§ Your objective: Give the number of lines in the material below where the word "Commonest" shows up, without anything else.

*** Opening Supplied data ***

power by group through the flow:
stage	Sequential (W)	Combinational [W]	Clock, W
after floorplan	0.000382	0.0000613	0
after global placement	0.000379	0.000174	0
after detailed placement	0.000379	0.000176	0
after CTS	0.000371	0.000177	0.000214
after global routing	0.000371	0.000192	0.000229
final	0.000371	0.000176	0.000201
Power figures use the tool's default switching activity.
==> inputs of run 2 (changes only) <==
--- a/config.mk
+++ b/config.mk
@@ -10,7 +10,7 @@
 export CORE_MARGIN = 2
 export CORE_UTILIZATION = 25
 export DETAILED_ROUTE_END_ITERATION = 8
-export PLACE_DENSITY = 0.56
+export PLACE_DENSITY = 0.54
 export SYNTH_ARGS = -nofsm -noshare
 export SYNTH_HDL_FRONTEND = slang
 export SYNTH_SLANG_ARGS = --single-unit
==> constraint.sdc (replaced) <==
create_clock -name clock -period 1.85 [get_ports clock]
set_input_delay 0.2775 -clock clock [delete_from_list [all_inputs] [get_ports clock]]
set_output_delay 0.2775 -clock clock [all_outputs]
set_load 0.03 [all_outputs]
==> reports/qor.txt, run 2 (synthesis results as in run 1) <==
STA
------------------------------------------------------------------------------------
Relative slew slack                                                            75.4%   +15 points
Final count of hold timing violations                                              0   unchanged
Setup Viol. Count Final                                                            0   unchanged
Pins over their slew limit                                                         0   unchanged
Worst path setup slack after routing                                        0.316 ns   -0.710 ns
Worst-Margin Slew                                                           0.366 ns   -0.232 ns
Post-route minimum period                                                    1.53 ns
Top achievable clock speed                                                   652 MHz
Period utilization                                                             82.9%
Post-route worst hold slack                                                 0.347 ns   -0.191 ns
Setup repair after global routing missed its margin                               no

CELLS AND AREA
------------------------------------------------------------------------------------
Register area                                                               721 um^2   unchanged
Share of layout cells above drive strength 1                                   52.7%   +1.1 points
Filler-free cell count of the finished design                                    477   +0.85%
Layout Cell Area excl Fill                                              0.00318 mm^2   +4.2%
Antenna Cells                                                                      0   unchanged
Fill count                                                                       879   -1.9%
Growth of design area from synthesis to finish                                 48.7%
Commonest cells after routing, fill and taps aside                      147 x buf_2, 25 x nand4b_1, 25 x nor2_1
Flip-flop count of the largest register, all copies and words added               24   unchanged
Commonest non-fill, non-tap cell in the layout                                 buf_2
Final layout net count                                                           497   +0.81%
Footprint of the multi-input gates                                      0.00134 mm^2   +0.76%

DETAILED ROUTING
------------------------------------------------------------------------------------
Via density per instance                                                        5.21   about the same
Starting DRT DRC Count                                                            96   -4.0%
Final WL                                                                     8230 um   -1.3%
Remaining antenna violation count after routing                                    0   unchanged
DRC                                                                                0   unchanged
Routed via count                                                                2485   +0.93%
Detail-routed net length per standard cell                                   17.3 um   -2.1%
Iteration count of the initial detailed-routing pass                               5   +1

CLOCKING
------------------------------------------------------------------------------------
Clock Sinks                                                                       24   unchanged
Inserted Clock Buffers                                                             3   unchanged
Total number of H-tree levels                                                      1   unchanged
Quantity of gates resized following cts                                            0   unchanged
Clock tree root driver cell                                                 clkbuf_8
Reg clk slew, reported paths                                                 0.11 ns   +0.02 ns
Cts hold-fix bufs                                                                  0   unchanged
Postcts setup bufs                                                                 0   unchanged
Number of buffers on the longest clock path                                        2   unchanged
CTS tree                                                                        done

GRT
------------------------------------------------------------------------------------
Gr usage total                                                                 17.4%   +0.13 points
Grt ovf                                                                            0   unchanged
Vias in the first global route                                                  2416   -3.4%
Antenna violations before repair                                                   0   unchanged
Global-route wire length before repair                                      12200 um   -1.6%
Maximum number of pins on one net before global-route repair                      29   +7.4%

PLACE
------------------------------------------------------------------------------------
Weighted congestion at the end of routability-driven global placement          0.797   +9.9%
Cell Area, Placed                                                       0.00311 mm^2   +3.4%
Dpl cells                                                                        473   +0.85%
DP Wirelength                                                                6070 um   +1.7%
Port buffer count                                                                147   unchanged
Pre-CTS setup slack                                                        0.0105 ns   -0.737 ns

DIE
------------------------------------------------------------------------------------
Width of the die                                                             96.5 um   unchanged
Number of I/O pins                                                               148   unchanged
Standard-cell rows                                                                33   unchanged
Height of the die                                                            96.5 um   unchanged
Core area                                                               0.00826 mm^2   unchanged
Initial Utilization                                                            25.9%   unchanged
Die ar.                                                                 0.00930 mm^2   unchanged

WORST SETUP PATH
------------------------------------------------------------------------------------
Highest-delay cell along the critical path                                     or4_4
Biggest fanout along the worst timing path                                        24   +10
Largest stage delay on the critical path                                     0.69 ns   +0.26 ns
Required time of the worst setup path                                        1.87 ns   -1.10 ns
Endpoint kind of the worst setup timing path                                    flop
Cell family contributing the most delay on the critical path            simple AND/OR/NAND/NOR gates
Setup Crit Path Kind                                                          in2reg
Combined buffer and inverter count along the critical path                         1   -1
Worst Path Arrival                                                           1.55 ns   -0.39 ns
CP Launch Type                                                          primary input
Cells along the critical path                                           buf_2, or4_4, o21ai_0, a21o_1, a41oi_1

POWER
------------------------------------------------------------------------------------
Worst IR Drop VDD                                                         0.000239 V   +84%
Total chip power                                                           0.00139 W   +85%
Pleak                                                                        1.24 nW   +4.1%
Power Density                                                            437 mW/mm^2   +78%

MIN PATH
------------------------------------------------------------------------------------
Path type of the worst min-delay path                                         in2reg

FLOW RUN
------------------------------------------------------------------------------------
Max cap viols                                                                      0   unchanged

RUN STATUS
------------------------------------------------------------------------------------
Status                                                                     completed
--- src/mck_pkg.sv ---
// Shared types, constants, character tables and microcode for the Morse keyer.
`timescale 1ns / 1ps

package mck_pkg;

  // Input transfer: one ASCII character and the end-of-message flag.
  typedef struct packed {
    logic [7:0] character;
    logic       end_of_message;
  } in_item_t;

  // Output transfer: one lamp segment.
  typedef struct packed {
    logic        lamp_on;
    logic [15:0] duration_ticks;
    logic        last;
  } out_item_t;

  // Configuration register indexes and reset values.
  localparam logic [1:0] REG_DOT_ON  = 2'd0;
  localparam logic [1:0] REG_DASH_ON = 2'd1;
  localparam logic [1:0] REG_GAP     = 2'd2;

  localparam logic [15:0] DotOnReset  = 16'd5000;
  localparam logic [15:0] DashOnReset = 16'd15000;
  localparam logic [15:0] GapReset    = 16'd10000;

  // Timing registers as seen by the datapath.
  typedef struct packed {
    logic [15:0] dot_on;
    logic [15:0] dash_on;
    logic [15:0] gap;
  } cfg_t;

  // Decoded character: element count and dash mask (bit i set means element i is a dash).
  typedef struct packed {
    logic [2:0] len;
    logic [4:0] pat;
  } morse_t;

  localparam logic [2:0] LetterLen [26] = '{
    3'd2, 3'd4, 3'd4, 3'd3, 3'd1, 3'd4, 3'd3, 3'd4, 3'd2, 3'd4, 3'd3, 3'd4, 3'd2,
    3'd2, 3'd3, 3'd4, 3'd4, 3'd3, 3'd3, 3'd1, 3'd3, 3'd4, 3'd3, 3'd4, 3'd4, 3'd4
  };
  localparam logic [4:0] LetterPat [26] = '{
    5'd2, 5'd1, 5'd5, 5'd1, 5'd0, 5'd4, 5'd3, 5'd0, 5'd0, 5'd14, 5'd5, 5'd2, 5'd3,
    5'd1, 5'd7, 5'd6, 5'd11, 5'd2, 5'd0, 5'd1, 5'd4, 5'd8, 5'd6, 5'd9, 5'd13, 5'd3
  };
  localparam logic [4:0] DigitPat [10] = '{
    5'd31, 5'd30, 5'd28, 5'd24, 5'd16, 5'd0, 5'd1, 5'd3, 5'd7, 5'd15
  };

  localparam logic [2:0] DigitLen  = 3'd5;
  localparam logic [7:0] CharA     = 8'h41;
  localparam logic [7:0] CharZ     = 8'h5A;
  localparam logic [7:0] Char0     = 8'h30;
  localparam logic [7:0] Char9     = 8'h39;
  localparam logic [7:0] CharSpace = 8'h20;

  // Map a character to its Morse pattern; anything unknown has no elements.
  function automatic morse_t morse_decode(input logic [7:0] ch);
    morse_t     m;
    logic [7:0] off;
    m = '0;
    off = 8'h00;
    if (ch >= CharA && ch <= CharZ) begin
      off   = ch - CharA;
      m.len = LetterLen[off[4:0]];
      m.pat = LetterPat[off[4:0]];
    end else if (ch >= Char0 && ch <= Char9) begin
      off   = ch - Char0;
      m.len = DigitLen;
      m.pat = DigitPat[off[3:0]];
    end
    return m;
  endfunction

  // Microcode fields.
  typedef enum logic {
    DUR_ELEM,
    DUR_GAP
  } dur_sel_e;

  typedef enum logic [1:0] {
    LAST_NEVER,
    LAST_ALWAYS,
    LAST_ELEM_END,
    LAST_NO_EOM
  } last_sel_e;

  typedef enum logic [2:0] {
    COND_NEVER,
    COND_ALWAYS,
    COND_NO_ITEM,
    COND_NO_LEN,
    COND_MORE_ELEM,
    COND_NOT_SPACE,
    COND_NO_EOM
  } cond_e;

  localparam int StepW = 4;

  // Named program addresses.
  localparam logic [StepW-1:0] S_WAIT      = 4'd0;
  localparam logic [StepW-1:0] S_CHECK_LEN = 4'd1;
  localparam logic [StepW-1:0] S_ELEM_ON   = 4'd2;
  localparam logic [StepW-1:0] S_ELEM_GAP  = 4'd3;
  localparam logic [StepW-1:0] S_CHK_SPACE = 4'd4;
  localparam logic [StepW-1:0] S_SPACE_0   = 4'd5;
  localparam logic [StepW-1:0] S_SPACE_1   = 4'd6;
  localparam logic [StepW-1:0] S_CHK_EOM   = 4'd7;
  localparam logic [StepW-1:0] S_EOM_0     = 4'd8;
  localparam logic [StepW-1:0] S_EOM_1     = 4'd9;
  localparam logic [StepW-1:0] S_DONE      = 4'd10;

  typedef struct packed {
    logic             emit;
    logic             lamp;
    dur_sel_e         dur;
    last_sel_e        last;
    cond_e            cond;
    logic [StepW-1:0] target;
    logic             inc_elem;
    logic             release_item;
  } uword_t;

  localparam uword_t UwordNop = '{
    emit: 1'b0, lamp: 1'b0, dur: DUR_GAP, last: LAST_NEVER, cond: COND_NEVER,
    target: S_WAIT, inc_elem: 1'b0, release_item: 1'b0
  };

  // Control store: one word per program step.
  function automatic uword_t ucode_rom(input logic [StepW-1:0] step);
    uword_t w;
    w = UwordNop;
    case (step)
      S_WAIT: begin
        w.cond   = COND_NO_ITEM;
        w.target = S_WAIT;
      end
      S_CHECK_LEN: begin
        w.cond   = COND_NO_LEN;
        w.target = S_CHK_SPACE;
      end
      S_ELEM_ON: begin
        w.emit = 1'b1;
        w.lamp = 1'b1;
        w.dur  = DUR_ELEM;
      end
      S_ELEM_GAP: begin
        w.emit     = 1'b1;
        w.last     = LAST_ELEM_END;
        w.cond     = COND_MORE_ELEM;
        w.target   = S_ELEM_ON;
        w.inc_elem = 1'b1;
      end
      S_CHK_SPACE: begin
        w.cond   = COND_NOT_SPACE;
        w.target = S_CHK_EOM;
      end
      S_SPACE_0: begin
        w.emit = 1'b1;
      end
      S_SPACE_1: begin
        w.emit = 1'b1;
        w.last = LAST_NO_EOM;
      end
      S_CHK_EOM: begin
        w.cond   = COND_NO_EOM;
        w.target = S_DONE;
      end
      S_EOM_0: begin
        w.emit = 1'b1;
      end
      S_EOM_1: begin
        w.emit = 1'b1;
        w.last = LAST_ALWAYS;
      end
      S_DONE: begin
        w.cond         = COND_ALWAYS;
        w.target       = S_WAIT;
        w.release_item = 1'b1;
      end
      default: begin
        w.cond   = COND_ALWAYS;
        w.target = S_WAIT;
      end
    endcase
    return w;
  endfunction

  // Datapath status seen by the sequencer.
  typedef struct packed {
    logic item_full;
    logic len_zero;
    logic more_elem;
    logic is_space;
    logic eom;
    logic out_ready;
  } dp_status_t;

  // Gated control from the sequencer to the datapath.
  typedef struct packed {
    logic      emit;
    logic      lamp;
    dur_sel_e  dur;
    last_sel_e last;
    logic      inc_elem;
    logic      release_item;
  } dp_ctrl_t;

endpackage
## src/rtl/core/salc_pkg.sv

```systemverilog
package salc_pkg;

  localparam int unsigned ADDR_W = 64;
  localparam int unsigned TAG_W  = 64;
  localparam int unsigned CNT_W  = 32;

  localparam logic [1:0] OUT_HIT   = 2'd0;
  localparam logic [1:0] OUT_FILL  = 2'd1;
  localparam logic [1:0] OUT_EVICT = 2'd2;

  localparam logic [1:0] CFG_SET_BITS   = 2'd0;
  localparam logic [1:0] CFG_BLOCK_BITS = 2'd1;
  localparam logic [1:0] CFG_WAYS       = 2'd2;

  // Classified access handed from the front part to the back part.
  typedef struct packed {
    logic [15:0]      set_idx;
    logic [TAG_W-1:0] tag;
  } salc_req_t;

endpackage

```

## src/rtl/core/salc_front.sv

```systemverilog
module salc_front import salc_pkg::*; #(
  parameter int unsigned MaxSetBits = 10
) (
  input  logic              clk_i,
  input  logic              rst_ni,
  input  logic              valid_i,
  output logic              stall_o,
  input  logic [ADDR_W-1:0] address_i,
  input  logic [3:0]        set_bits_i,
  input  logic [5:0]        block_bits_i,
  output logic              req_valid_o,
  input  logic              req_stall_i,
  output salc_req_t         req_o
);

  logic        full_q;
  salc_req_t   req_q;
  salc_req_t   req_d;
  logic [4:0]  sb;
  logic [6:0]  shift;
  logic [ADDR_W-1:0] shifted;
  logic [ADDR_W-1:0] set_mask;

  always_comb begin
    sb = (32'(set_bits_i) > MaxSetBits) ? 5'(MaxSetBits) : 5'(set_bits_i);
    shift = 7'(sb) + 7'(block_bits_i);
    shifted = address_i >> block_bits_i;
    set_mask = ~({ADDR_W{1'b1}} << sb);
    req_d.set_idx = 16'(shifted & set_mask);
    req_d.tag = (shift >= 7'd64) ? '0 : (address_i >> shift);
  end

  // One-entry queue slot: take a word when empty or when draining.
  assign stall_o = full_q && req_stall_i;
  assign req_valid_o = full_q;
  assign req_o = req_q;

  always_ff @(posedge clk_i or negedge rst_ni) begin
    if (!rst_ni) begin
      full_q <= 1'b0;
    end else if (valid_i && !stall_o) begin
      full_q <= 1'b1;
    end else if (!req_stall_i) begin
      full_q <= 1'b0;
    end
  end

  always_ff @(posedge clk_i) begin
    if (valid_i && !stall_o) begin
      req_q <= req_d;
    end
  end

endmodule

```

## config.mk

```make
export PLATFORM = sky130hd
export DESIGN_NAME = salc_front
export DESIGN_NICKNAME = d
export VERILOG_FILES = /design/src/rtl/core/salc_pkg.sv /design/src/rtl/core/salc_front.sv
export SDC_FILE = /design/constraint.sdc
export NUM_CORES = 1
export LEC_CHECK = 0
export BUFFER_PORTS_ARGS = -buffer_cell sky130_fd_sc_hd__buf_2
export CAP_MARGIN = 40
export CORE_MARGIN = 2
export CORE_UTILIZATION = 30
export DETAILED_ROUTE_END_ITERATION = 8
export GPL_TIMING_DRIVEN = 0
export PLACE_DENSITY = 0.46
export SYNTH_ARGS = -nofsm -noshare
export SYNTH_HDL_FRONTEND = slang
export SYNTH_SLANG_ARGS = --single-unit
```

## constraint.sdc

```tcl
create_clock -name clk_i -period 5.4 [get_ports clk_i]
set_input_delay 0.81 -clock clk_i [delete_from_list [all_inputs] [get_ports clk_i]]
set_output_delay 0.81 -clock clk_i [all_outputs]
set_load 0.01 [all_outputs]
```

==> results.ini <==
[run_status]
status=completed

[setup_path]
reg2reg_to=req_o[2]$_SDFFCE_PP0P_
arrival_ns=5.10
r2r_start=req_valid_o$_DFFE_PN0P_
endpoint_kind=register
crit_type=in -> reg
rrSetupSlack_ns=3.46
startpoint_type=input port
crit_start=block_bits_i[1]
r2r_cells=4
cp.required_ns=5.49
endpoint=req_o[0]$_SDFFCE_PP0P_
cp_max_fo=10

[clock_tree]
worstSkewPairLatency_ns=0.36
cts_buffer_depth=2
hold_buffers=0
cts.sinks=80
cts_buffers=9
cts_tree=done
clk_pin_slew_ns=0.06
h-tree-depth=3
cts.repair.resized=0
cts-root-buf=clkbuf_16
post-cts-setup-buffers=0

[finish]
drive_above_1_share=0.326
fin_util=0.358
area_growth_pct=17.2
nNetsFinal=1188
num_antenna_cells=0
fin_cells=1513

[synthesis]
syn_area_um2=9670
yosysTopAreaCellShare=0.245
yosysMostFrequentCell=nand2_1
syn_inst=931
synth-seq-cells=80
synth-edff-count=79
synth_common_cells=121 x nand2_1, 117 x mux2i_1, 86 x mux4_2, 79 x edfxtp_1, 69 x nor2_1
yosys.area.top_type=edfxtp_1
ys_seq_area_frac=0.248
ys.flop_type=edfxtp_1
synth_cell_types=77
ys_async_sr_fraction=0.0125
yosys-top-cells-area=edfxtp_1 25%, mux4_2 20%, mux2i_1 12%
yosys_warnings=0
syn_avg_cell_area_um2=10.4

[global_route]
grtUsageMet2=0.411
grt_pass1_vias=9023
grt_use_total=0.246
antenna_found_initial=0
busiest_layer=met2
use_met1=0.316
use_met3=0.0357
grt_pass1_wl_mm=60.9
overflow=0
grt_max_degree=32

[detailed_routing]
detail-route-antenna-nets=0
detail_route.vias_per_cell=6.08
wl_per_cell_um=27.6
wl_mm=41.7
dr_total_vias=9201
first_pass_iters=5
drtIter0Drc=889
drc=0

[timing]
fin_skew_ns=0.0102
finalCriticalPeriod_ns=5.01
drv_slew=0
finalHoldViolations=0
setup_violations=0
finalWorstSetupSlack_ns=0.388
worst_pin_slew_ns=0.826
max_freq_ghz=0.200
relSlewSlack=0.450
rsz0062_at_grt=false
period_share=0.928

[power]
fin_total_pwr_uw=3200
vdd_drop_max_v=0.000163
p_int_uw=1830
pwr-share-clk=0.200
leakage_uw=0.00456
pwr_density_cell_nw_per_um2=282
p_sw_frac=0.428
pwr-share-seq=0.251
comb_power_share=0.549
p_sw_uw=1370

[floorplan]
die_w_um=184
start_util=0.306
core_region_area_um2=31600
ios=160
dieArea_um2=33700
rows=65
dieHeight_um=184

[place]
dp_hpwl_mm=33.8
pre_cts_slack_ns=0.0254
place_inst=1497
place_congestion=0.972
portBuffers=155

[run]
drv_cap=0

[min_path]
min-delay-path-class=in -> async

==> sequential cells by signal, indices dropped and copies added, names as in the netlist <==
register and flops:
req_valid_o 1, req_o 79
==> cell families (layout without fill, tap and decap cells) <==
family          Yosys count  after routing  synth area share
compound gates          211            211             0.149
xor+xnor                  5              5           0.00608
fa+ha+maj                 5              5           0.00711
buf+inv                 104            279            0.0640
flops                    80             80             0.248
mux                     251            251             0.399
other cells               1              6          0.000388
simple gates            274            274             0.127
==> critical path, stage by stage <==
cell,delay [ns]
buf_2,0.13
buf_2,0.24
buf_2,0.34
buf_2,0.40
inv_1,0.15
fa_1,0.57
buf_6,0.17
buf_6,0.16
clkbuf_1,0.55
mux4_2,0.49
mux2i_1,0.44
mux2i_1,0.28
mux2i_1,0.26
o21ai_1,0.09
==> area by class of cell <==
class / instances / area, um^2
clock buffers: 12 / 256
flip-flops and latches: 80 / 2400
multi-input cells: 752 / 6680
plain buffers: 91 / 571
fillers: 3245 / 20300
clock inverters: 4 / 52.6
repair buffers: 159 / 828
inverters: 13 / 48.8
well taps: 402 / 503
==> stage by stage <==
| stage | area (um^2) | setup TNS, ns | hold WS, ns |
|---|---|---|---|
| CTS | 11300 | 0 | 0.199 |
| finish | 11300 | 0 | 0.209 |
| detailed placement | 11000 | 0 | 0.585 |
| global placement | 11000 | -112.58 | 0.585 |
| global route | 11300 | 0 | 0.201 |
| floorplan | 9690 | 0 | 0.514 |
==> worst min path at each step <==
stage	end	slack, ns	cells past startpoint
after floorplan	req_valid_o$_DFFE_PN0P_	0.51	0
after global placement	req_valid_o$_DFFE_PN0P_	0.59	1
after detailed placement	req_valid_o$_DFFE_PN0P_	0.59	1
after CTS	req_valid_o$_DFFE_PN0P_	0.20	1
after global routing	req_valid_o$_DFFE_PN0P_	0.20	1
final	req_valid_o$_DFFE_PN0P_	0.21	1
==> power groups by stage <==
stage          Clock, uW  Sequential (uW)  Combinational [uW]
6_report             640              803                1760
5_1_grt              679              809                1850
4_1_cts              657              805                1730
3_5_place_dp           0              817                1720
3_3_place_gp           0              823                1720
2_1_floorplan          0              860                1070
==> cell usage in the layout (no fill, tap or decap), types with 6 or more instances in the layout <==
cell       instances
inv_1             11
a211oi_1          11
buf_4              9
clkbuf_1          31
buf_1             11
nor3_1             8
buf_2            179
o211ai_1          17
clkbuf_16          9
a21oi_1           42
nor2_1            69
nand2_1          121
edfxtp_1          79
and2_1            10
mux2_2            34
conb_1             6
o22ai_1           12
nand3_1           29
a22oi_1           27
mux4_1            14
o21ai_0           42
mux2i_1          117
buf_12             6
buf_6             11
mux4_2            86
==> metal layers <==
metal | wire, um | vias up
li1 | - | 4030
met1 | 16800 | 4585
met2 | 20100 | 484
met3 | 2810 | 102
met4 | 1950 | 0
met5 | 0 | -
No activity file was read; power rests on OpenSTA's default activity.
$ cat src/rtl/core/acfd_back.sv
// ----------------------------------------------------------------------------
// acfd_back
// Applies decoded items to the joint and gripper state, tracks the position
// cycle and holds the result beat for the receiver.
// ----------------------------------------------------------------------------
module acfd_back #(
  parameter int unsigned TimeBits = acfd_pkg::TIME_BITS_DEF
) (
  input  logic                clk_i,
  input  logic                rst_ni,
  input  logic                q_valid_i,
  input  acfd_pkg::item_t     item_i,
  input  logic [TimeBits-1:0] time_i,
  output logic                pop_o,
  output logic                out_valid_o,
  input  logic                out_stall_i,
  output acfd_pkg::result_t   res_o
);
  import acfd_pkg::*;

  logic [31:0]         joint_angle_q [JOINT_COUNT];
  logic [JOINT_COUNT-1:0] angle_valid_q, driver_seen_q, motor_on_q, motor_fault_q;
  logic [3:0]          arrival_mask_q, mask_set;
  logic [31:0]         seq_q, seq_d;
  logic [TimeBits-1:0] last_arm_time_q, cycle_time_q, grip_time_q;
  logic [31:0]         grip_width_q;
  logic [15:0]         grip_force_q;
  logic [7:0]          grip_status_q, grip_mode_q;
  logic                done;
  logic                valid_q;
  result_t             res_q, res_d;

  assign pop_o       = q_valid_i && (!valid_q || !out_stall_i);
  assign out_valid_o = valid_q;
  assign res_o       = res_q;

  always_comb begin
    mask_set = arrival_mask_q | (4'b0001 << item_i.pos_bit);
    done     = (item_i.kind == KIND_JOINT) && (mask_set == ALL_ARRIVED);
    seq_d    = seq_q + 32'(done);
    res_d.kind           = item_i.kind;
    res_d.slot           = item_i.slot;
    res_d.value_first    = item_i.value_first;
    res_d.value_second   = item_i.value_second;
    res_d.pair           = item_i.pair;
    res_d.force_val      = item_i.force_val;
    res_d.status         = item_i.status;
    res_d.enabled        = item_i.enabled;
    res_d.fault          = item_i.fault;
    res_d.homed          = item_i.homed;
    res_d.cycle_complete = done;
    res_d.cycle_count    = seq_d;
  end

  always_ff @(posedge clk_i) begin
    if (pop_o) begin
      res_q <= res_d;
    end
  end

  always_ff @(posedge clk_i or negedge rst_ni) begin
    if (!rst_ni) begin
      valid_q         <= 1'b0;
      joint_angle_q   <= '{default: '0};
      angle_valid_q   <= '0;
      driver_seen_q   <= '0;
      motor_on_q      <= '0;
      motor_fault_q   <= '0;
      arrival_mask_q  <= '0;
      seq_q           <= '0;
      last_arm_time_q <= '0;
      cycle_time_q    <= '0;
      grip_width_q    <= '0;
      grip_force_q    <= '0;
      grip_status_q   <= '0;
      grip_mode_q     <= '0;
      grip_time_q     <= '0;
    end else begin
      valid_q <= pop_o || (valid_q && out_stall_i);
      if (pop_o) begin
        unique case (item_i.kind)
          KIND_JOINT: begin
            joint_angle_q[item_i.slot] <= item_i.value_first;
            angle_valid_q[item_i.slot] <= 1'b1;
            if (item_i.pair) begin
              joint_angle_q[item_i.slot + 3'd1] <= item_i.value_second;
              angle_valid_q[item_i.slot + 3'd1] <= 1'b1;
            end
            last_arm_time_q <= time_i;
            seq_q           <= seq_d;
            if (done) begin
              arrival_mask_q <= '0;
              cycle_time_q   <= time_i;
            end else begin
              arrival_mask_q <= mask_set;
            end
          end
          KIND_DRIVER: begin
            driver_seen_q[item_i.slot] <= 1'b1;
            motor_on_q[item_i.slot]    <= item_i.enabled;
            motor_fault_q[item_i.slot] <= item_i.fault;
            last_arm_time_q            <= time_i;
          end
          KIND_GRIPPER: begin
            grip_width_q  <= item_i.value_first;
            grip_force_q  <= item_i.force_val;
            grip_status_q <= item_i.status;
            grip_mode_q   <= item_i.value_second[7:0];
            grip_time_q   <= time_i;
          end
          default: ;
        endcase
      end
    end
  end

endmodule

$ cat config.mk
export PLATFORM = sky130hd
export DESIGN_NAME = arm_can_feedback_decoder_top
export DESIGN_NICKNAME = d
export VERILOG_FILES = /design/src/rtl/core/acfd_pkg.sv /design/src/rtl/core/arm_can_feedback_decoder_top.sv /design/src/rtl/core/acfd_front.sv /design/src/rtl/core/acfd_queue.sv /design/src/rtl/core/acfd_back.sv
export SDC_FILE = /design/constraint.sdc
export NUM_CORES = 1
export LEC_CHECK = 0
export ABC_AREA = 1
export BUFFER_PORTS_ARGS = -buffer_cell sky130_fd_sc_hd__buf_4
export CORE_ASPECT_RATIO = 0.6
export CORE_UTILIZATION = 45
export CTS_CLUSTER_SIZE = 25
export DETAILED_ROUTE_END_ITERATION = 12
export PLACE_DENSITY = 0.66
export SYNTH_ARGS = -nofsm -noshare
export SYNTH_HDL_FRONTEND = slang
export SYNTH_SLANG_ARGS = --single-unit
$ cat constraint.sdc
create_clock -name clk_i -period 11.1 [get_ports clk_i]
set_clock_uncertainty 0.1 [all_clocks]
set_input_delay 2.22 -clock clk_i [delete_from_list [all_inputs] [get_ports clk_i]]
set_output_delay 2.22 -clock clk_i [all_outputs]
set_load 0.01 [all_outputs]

*** Closing Supplied data ***

§ Answer box: 2